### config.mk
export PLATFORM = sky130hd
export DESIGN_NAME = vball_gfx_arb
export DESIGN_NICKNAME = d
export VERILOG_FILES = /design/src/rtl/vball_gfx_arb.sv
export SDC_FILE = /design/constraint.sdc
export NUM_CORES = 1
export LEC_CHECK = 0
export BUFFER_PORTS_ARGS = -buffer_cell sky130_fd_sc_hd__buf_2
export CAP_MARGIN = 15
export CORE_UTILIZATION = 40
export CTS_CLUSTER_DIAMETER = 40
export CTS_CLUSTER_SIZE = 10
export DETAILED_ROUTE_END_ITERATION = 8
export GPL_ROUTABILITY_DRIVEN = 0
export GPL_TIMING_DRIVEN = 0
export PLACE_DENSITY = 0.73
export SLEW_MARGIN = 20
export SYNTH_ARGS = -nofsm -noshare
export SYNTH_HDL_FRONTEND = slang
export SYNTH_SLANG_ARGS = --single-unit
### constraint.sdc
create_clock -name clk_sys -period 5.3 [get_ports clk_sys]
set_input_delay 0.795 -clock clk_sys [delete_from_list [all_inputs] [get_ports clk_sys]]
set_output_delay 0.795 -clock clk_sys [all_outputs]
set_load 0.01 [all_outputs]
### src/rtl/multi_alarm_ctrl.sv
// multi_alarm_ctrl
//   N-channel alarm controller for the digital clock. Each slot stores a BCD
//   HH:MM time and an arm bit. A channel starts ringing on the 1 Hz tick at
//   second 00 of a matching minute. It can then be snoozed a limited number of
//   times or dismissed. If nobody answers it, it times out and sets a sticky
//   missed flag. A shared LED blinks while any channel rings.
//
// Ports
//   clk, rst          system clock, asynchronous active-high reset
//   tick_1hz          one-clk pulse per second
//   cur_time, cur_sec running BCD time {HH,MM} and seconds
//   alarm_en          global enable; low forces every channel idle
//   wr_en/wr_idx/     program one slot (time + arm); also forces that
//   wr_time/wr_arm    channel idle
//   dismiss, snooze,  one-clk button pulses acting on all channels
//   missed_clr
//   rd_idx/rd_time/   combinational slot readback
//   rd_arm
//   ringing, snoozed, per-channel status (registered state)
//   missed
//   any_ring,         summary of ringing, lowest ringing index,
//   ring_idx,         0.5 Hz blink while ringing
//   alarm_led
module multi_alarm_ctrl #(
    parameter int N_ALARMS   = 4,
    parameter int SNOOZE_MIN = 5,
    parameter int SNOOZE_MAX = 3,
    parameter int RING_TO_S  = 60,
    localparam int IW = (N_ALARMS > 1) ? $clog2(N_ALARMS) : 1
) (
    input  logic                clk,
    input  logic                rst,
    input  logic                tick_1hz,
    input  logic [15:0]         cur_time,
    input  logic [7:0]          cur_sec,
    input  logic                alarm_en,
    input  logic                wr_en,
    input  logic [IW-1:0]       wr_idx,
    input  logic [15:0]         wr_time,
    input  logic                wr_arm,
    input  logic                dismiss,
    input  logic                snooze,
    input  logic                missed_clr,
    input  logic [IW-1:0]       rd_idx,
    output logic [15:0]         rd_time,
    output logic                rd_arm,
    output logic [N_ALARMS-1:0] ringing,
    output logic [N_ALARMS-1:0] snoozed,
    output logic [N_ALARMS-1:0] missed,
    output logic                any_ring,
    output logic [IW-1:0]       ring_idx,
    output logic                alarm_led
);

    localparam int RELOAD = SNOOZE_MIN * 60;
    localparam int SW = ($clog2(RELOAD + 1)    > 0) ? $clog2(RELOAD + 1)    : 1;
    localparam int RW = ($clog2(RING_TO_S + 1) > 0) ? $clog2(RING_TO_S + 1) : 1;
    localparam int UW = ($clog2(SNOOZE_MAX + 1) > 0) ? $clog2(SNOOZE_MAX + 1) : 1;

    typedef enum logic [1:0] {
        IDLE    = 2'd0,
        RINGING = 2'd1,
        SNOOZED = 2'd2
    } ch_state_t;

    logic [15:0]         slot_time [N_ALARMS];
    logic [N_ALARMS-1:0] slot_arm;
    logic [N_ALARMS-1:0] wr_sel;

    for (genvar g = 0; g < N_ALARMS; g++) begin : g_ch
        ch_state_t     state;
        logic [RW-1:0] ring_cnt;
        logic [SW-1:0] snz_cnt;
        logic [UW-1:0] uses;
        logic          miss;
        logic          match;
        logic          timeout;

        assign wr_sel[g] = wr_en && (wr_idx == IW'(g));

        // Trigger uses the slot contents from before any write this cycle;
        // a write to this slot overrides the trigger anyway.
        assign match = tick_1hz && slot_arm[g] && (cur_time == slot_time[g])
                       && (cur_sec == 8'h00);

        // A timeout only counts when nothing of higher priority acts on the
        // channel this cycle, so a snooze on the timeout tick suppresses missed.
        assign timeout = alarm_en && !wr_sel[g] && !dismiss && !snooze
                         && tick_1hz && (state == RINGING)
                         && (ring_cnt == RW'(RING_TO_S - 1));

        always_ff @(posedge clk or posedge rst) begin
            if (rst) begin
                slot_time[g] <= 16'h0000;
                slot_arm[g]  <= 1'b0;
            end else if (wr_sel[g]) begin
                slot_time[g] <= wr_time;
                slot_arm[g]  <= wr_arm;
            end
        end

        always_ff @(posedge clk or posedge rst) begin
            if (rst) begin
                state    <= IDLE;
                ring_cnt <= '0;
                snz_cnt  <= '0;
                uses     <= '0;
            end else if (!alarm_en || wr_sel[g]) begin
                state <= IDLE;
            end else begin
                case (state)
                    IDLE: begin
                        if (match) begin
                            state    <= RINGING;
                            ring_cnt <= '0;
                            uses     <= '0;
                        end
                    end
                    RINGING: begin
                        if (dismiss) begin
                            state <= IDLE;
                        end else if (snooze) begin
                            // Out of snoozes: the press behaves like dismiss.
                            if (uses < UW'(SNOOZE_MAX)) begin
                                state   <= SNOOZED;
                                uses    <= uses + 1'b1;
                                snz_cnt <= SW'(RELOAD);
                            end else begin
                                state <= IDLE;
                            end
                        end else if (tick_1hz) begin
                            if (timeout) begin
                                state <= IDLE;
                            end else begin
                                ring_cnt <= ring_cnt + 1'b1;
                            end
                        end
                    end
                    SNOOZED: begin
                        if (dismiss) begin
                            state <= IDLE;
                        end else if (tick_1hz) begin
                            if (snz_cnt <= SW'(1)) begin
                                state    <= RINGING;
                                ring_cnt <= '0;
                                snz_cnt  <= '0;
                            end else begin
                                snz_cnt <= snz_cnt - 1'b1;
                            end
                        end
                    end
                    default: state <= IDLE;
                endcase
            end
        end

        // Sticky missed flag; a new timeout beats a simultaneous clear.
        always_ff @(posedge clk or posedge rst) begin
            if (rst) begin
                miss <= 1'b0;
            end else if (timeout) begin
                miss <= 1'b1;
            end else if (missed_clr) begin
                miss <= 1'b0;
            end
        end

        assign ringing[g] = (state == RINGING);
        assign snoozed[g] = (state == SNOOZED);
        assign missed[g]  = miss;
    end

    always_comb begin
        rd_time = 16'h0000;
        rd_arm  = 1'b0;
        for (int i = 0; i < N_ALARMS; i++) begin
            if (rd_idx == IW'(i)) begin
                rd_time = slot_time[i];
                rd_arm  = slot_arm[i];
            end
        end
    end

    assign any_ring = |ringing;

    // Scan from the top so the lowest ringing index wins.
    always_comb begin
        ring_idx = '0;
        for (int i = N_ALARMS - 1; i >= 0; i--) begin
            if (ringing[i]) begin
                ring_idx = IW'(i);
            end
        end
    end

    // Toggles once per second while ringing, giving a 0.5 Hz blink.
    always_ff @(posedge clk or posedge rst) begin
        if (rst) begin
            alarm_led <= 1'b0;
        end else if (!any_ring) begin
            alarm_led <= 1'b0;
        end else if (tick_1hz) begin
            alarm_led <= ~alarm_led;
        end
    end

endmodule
-- -- --
**PROBLEM TO WORK ON**
What is wanted is a copy of every line in the listing that includes the word "RELOAD".

**RESPONSE BELOW**
    localparam int RELOAD = SNOOZE_MIN * 60;
    localparam int SW = ($clog2(RELOAD + 1)    > 0) ? $clog2(RELOAD + 1)    : 1;
                                snz_cnt <= SW'(RELOAD);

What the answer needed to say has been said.